If I think of anything else, I'll let you know.

On the other hand, this may also have something to do with the fact that, no, really, I haven't done anything worth mentioning. I mean, you have these people. They've been in one legitimate film, hidden in a shady corner for two frames, and as soon as they get home from the shoot, they're zipping to the Internet Movie Database to add themselves. This is ridiculous, and I can't help but scorn these people. Let's leave aside the question of why it's a big deal to get an IMDb page in the first place. I'm not really sure. I don't want to be one of these people. Would I like to see my name on there? I sure would! But I would like to see it on there for something legitimate. Did I work on the movie? Yes. Did they pay me? Yes. SAG waived, actually! Will my name be listed anywhere in the credits? No. Does anyone have any idea who the fuck I am, and do they care? No. As such, I have no business being listed anywhere on the internet as having been in the "cast". They don't list who was working for craft services, either, you know.

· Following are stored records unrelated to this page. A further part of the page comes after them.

$ cat src/rtl/alu_cmd_sequencer.sv
// ---------------------------------------------------------------------------
// alu_cmd_sequencer
//   Sequencing stage in front of the 4-bit combinational alu. Commands enter
//   through a valid/ready handshake into a small FIFO. One command per cycle
//   is issued to the alu, and a 4-bit accumulator supports chained operations.
//   Each result and its flags are registered and offered downstream through a
//   second valid/ready handshake.
//
// Parameters
//   FIFO_DEPTH  command FIFO entries (power of two, >= 2)
//   ACC_INIT    accumulator value after reset and after clear_acc
//
// Ports
//   clk, rst_n                    clock, synchronous active-low reset
//   cmd_valid/cmd_ready           command handshake (cmd_ready = !fifo_full)
//   cmd_op, cmd_use_acc, cmd_a,   alu select, x-source select, x operand,
//   cmd_b, cmd_wb                 y operand, accumulator writeback enable
//   clear_acc                     pulse: accumulator <= ACC_INIT
//   res_valid/res_ready           result handshake
//   res_data, res_c, res_zero,    registered alu outputs
//   res_ovf
//   acc                           current accumulator
//   busy                          FIFO non-empty or result pending
//   sticky_ovf                    only with ALU_SEQ_STICKY_OVF_EN: set by any
//                                 issued overflow, cleared by reset/clear_acc
//
// Build option: define ALU_SEQ_STICKY_OVF_EN to add the sticky_ovf output.
// ---------------------------------------------------------------------------

// 4-bit combinational alu.
//   000 add  001 sub  010 and  011 or  100 xor  101 not-x
//   110 signed less-than  111 equal
// The adder computes x + (y or ~y) + in_c; sub/lt/eq invert y. zero reflects
// the adder result for arithmetic/compare ops and out_s for logic ops.
module alu (
  input  logic [3:0] in_x,
  input  logic [3:0] in_y,
  input  logic       in_c,
  input  logic [2:0] sel,
  output logic [3:0] out_s,
  output logic       out_c,
  output logic       zero,
  output logic       overflow
);
  logic [3:0] w_yop;
  logic [3:0] w_sum;
  logic       w_cout;
  logic       w_ov;
  logic       w_inv;

  assign w_inv = (sel == 3'b001) || (sel == 3'b110) || (sel == 3'b111);
  assign w_yop = w_inv ? ~in_y : in_y;
  assign {w_cout, w_sum} = {1'b0, in_x} + {1'b0, w_yop} + {4'b0000, in_c};
  assign w_ov = (in_x[3] == w_yop[3]) && (w_sum[3] != in_x[3]);

  always_comb begin
    out_s    = '0;
    out_c    = 1'b0;
    zero     = 1'b0;
    overflow = 1'b0;
    case (sel)
      3'b000, 3'b001: begin
        out_s    = w_sum;
        out_c    = w_cout;
        zero     = (w_sum == 4'h0);
        overflow = w_ov;
      end
      3'b010: begin out_s = in_x & in_y; zero = ((in_x & in_y) == 4'h0); end
      3'b011: begin out_s = in_x | in_y; zero = ((in_x | in_y) == 4'h0); end
      3'b100: begin out_s = in_x ^ in_y; zero = ((in_x ^ in_y) == 4'h0); end
      3'b101: begin out_s = ~in_x;       zero = (in_x == 4'hF);          end
      3'b110: begin
        // signed x < y: sign of difference corrected by overflow
        out_s = {3'b000, w_sum[3] ^ w_ov};
        out_c = w_cout;
        zero  = (w_sum == 4'h0);
      end
      default: begin
        out_s = {3'b000, w_sum == 4'h0};
        out_c = w_cout;
        zero  = (w_sum == 4'h0);
      end
    endcase
  end
endmodule

module alu_cmd_sequencer #(
  parameter int unsigned FIFO_DEPTH = 2,
  parameter logic [3:0]  ACC_INIT   = 4'h0
) (
  input  logic       clk,
  input  logic       rst_n,
  input  logic       cmd_valid,
  output logic       cmd_ready,
  input  logic [2:0] cmd_op,
  input  logic       cmd_use_acc,
  input  logic [3:0] cmd_a,
  input  logic [3:0] cmd_b,
  input  logic       cmd_wb,
  input  logic       clear_acc,
  output logic       res_valid,
  input  logic       res_ready,
  output logic [3:0] res_data,
  output logic       res_c,
  output logic       res_zero,
  output logic       res_ovf,
  output logic [3:0] acc,
  output logic       busy
`ifdef ALU_SEQ_STICKY_OVF_EN
  ,
  output logic       sticky_ovf
`endif
);
  localparam int unsigned AW = $clog2(FIFO_DEPTH);

  typedef struct packed {
    logic [2:0] op;
    logic       use_acc;
    logic [3:0] a;
    logic [3:0] b;
    logic       wb;
  } cmd_t;

  typedef enum logic [1:0] {
    IDLE  = 2'd0,
    RUN   = 2'd1,
    STALL = 2'd2
  } state_t;

  cmd_t        r_mem [FIFO_DEPTH];
  logic [AW:0] r_wr_ptr;
  logic [AW:0] r_rd_ptr;
  state_t      r_state;
  logic [3:0]  r_acc;
  logic        r_res_valid;
  logic [3:0]  r_res_data;
  logic        r_res_c;
  logic        r_res_zero;
  logic        r_res_ovf;

  logic        w_empty;
  logic        w_full;
  logic        w_push;
  logic        w_issue;
  cmd_t        w_head;
  logic [3:0]  w_x;
  logic        w_cin;
  logic [3:0]  w_s;
  logic        w_c;
  logic        w_zero;
  logic        w_ovf;
  logic [AW:0] w_wr_nxt;
  logic [AW:0] w_rd_nxt;
  logic        w_nonempty_nxt;
  logic        w_res_valid_nxt;

  // Pointers carry one extra wrap bit so full and empty are distinguishable.
  assign w_empty = (r_wr_ptr == r_rd_ptr);
  assign w_full  = (r_wr_ptr[AW] != r_rd_ptr[AW]) &&
                   (r_wr_ptr[AW-1:0] == r_rd_ptr[AW-1:0]);
  assign w_push  = cmd_valid & ~w_full;
  assign w_issue = ~w_empty & (~r_res_valid | res_ready);

  assign w_head = r_mem[r_rd_ptr[AW-1:0]];
  assign w_x    = w_head.use_acc ? r_acc : w_head.a;
  assign w_cin  = (w_head.op == 3'b001) || (w_head.op == 3'b110) ||
                  (w_head.op == 3'b111);

  alu u_alu (
    .in_x    (w_x),
    .in_y    (w_head.b),
    .in_c    (w_cin),
    .sel     (w_head.op),
    .out_s   (w_s),
    .out_c   (w_c),
    .zero    (w_zero),
    .overflow(w_ovf)
  );

  assign w_wr_nxt        = r_wr_ptr + {{AW{1'b0}}, w_push};
  assign w_rd_nxt        = r_rd_ptr + {{AW{1'b0}}, w_issue};
  assign w_nonempty_nxt  = (w_wr_nxt != w_rd_nxt);
  assign w_res_valid_nxt = w_issue | (r_res_valid & ~res_ready);

  // Storage is not reset; the pointers alone define which entries are live.
  always_ff @(posedge clk) begin
    if (w_push) begin
      r_mem[r_wr_ptr[AW-1:0]] <= '{op: cmd_op, use_acc: cmd_use_acc,
                                   a: cmd_a, b: cmd_b, wb: cmd_wb};
    end
  end

  always_ff @(posedge clk) begin
    if (!rst_n) begin
      r_wr_ptr    <= '0;
      r_rd_ptr    <= '0;
      r_state     <= IDLE;
      r_acc       <= ACC_INIT;
      r_res_valid <= 1'b0;
      r_res_data  <= '0;
      r_res_c     <= 1'b0;
      r_res_zero  <= 1'b0;
      r_res_ovf   <= 1'b0;
    end else begin
      r_wr_ptr <= w_wr_nxt;
      r_rd_ptr <= w_rd_nxt;

      // Issued command sees the accumulator as of this edge, so a writeback
      // is visible to the very next issue. clear_acc overrides writeback.
      if (clear_acc) begin
        r_acc <= ACC_INIT;
      end else if (w_issue && w_head.wb) begin
        r_acc <= w_s;
      end

      if (w_issue) begin
        r_res_valid <= 1'b1;
        r_res_data  <= w_s;
        r_res_c     <= w_c;
        r_res_zero  <= w_zero;
        r_res_ovf   <= w_ovf;
      end else if (res_ready) begin
        r_res_valid <= 1'b0;
      end

      // busy is derived from state, so every transition tracks the next
      // FIFO occupancy and result-pending status exactly.
      case (r_state)
        IDLE: begin
          if (w_push) r_state <= RUN;
        end
        RUN: begin
          if (!w_nonempty_nxt && !w_res_valid_nxt) begin
            r_state <= IDLE;
          end else if (r_res_valid && !res_ready && !w_empty) begin
            r_state <= STALL;
          end
        end
        STALL: begin
          if (res_ready) r_state <= RUN;
        end
        default: r_state <= IDLE;
      endcase
    end
  end

`ifdef ALU_SEQ_STICKY_OVF_EN
  logic r_sticky_ovf;

  always_ff @(posedge clk) begin
    if (!rst_n || clear_acc) begin
      r_sticky_ovf <= 1'b0;
    end else if (w_issue && w_ovf) begin
      r_sticky_ovf <= 1'b1;
    end
  end

  assign sticky_ovf = r_sticky_ovf;
`endif

  assign cmd_ready = ~w_full;
  assign res_valid = r_res_valid;
  assign res_data  = r_res_data;
  assign res_c     = r_res_c;
  assign res_zero  = r_res_zero;
  assign res_ovf   = r_res_ovf;
  assign acc       = r_acc;
  assign busy      = (r_state != IDLE);
endmodule

$ cat config.mk
export PLATFORM = sky130hd
export DESIGN_NAME = alu_cmd_sequencer
export DESIGN_NICKNAME = d
export VERILOG_FILES = /design/src/rtl/alu_cmd_sequencer.sv
export SDC_FILE = /design/constraint.sdc
export NUM_CORES = 1
export LEC_CHECK = 0
export ABC_CLOCK_PERIOD_IN_PS = 5600
export BUFFER_PORTS_ARGS = -buffer_cell sky130_fd_sc_hd__buf_4
export CAP_MARGIN = 5
export CORE_ASPECT_RATIO = 1.75
export CORE_MARGIN = 8
export CORE_UTILIZATION = 40
export CTS_CLUSTER_SIZE = 8
export DETAILED_ROUTE_END_ITERATION = 7
export PLACE_DENSITY = 0.66
export SYNTH_ARGS = -nofsm -noshare
export SYNTH_HDL_FRONTEND = slang
export SYNTH_SLANG_ARGS = --single-unit
$ cat constraint.sdc
create_clock -name clk -period 5.6 [get_ports clk]
set_input_delay 1.12 -clock clk [delete_from_list [all_inputs] [get_ports clk]]
set_output_delay 1.12 -clock clk [all_outputs]
set_load 0.005 [all_outputs]
Word-level counts from Yosys, hierarchy flattened
Memory sizes are Yosys's and may differ from the RTL's. A register that Yosys moved wholly into a read port is not among the register bits.
Index checks and enable logic that the tools add are counted.
{ "op_classes": {"addsub": 4, "eq_ne": 19, "n_mux": 16, "n_bitwise": 16, "n_reduce_logical": 24} }
{ "op_table": {"columns": ["operator", "count"], "rows": [
  ["$pmux 4 s6", 1],
  ["$logic_not 4->1", 4],
  ["$eq 3x3->1 const B", 4],
  ["$mux 2", 4],
  ["$mux 4", 2],
  ["$not 4->4", 2],
  ["$mux 1", 7],
  ["$eq 3x2->1 const B", 2],
  ["$logic_and 1x1->1", 6],
  ["$pmux 2 s3", 1],
  ["$add 4x4->5", 1],
  ["$add 5x1->5", 1],
  ["$not 1->1", 5],
  ["$add 2x1->2", 2],
  ["$and 4x4->4", 1],
  ["$eq 4x4->1 const B", 1],
  ["$logic_not 1->1", 4],
  ["$ne 2x2->1 const B", 2],
  ["$or 4x4->4", 1],
  ["$pmux 1 s4", 1],
  ["$reduce_bool 2->1", 2],
  ["$reduce_or 2->1", 2],
  ["$reduce_or 4->1", 1],
  ["$xor 4x4->4", 1],
  ["other kinds (15)", 21]
]} }
{ "totals": {"register_bits": 18, "mem_bits_rw": 26, "input_bits": 18, "output_inout_bits": 14, "elab_cells": 89, "mem_count": 1} }
{ "mem_list": {"columns": ["memory", "words", "word_bits", "rd", "rd_ports_with_merged_regs", "wr", "line_no", "rtl"], "rows": [
  ["r_mem", 2, 13, 1, 1, 1, "130", "cmd_t r_mem [FIFO_DEPTH];"]
]} }

Longest topological paths before layout
Gate-level depths: netlist of the first run.
{ "depth": {"depth_word": 10, "mapped_depth": 13, "mapped_depth_nobuf": 11} }

By module
From an unflattened synthesis of the first run, not the netlist that was laid out.
{ "unflattened": {"cells_unflattened": 225, "area_unflattened_um2": 2488.6} }
{ "by_module_without_submodules": {"columns": ["module", "n_inst", "cells_per_inst", "area_each_um2", "seq_area_each_um2"], "rows": [
  ["alu_cmd_sequencer", 1, 129, 1789.2, 1161.1],
  ["alu", 1, 96, 699.4, 0.0]
]} }

Least setup slack after synthesis of the first run
Ideal clock, no wire load.
{ "synth_timing": {"path_type": "input-to-reg", "from": "in res_ready", "to": "reg r_state[0]", "setup_ps": 115, "arrival_ps": 2912, "t_required_ps": 5485, "slack_ps": 2574, "cell_stages": 11, "n_path_buf": 2, "cell_sequence": "nand2b_1 > o21ai_0 > clkbuf_1 > inv_1 > clkbuf_1 > ha_1 > xor2_1 > nand3_1 > o221ai_1 > a21oi_1 > o21a_1"} }
{ "synth_via": {"elab_chain_cells": 8, "elab_cells_between_ends": 18, "classes_between": "1 x add/sub; 3 x eq/ne; 2 x mux; 5 x bitwise; 7 x reduce/logical"} }
{ "synth_lines": {"columns": ["element", "line_no", "rtl"], "rows": [
  ["start, declared", "102", "input logic res_ready,"],
  ["$or 1x1->1 *", "162", "assign w_issue = ~w_empty & (~r_res_valid | res_ready);"],
  ["$and 1x1->1 *", "162", null],
  ["named net w_issue", "144", "logic w_issue;"],
  ["$add 2x1->2 *", "181", "assign w_rd_nxt = r_rd_ptr + {{AW{1'b0}}, w_issue};"],
  ["named net w_rd_nxt[0]", "153", "logic [AW:0] w_rd_nxt;"],
  ["$ne 2x2->1 *", "182", "assign w_nonempty_nxt = (w_wr_nxt != w_rd_nxt);"],
  ["$logic_not 1->1 *", "233", "if (!w_nonempty_nxt && !w_res_valid_nxt) begin"],
  ["$logic_and 1x1->1 *", "233", null],
  ["$ne 3x3->1 (no source line) or $mux 2 (tied branches)", null, null],
  ["$reduce_and 3->1 (no source line) or $pmux 2 s3 (tied branches)", null, null],
  ["end signal, assigned", "234", "r_state <= IDLE;"],
  ["end signal, assigned", "236", "r_state <= STALL;"],
  ["end signal, assigned", "240", "if (res_ready) r_state <= RUN;"],
  ["end, declared", "133", "state_t r_state;"]
]} }
The timed path passes the listed nets; every way through them passes the cells marked *.
A chain may end at the register's enable or synchronous reset.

Then, you know, what if I never do anything else? And, let's be honest, that has every chance of happening. Just about everything in my life has tended to end in unrepentant failure. So, what if I do this, and then nothing else ever happens to me. What if I die? How embarrassing! A lasting digital monument to my lifelong mediocrity. Excellent.

Am I making too big a deal out of this? Possibly.

Saturday

No joke.

I first started to plan and script my own film version of The Hobbit when I was ten years old. If New Line Cinema can't get their act together, don't worry about it. I'll get around to it eventually.

I'm totally serious.

In related news, it seems that I have geek-reverted to LOTR.

Wednesday

My mother thinks she is socially progressive.

Then I get to hear gems like the one last night, where she said that AIDS research only gets the funding it does because of the gays.

And then I spend half an hour trying to locate all the pieces of my exploded brain.

Tuesday

That's hilarious.

First, Jason Dohring gets to be Spike on Veronica Mars, now he gets to be Spike on an actual Angel rip-off.

... I'm totally going to watch this show, guys. It has my screen-crush Sophia Myles in it, and, seriously, it's about vampires. If something's about vampires, I'm probably going to wind up watching it. I'm not saying that I'll like it, or that it will even be any good, but, honestly? I'm going to end up watching it.

Wednesday

I was listening to a lot of Bon Jovi last night.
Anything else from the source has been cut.